Predicting treatment outcome using kinome activity profiling in HER2+ breast cancer biopsies
Donna O. Debets,
Erik L. de Graaf,
Marte C. Liefaard,
Gabe S. Sonke,
Esther H. Lips,
Anna Ressa,
Maarten Altelaar
Affiliations
Donna O. Debets
Biomolecular Mass Spectrometry and Proteomics, Bijvoet Center for Biomolecular Research and Utrecht Institute for Pharmaceutical Sciences, University of Utrecht, Utrecht, 3584 CH Utrecht, the Netherlands
Erik L. de Graaf
Pepscope B.V, Nieuwe Kanaal 7, 6709 PA Wageningen, the Netherlands
Marte C. Liefaard
Department of Molecular Pathology, The Netherlands Cancer Institute, Amsterdam, the Netherlands
Gabe S. Sonke
Department of Medical Oncology, The Netherlands Cancer Institute, Amsterdam, the Netherlands; Department of Medical Oncology, University of Amsterdam, Amsterdam, the Netherlands
Esther H. Lips
Department of Molecular Pathology, The Netherlands Cancer Institute, Amsterdam, the Netherlands
Anna Ressa
Pepscope B.V, Nieuwe Kanaal 7, 6709 PA Wageningen, the Netherlands
Maarten Altelaar
Biomolecular Mass Spectrometry and Proteomics, Bijvoet Center for Biomolecular Research and Utrecht Institute for Pharmaceutical Sciences, University of Utrecht, Utrecht, 3584 CH Utrecht, the Netherlands; Corresponding author
Summary: In this study, we measured the kinase activity profiles of 32 pre-treatment tumor biopsies of HER2-positive breast cancer patients.
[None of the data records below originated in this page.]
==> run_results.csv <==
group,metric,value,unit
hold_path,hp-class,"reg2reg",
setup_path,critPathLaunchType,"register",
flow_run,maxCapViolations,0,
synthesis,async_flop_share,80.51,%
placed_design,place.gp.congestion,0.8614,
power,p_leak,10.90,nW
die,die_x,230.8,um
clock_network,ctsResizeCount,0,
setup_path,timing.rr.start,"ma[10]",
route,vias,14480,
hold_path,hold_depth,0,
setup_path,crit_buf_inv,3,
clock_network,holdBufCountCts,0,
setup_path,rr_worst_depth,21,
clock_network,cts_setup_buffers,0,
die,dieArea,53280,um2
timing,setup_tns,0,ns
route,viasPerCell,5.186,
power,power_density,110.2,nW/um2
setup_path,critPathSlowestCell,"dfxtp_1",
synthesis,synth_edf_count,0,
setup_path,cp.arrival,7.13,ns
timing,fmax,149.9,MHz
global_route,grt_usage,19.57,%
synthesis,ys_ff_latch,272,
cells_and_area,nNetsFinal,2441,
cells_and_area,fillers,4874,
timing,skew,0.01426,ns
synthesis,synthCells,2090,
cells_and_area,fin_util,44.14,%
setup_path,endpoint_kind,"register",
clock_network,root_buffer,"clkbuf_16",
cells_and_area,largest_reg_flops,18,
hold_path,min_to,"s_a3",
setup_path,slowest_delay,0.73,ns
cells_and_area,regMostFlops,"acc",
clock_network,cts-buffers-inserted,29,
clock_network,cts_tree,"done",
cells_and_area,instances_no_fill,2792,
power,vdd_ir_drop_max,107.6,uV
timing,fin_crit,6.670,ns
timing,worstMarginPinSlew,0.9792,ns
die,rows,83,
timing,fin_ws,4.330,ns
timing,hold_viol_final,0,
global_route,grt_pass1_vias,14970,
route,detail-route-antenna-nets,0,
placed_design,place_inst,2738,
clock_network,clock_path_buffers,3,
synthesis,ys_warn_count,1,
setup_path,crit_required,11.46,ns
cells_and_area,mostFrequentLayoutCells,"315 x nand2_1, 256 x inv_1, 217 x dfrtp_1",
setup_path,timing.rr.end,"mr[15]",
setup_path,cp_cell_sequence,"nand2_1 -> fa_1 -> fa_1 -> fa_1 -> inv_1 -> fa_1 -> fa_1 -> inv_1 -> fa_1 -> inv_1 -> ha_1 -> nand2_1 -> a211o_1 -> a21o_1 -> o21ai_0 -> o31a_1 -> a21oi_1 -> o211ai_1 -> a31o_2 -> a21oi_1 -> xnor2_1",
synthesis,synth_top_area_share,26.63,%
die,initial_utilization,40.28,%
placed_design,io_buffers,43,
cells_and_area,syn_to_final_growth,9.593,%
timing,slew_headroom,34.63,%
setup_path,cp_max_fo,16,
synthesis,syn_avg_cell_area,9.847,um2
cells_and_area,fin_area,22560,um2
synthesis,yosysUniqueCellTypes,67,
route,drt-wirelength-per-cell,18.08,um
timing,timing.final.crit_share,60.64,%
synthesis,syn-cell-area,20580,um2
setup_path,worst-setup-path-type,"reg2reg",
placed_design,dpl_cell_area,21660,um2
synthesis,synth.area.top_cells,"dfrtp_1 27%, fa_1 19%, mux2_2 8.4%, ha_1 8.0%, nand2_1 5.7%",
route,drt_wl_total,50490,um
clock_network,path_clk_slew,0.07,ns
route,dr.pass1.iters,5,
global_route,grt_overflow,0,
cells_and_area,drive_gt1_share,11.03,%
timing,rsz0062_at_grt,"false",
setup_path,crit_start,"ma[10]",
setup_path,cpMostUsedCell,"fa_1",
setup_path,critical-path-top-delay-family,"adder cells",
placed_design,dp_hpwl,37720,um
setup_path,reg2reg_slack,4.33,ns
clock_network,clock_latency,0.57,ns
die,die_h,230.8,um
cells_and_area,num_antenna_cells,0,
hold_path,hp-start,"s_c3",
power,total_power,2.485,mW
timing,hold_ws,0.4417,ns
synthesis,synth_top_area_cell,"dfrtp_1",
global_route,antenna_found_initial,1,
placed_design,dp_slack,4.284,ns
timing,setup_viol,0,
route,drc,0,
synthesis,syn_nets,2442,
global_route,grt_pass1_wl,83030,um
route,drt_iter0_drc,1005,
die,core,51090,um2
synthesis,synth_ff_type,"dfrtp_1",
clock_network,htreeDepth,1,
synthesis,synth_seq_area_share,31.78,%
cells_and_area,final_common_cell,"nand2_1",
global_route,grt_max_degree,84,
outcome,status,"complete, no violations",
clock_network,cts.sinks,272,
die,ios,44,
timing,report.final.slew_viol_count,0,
The aim of this study was to assess the prognostic potential of kinase activity levels, to identify potential mechanisms of resistance and to predict treatment success of HER2-targeted therapy combined with chemotherapy. Indeed, our system-wide kinase activity analysis allowed us to link kinase activity to treatment response. Overall, high kinase activity in the HER2-pathway was associated with good treatment outcome. We found eleven kinases differentially regulated between treatment outcome groups, including well-known players in therapy resistance, such as p38a, ERK, and FAK, and an unreported one, namely MARK1. Lastly, we defined an optimal signature of four kinases in a multiple logistic regression diagnostic test for prediction of treatment outcome (AUC = 0.926). This kinase signature showed high sensitivity and specificity, indicating its potential as predictive biomarker for treatment success of HER2-targeted therapy.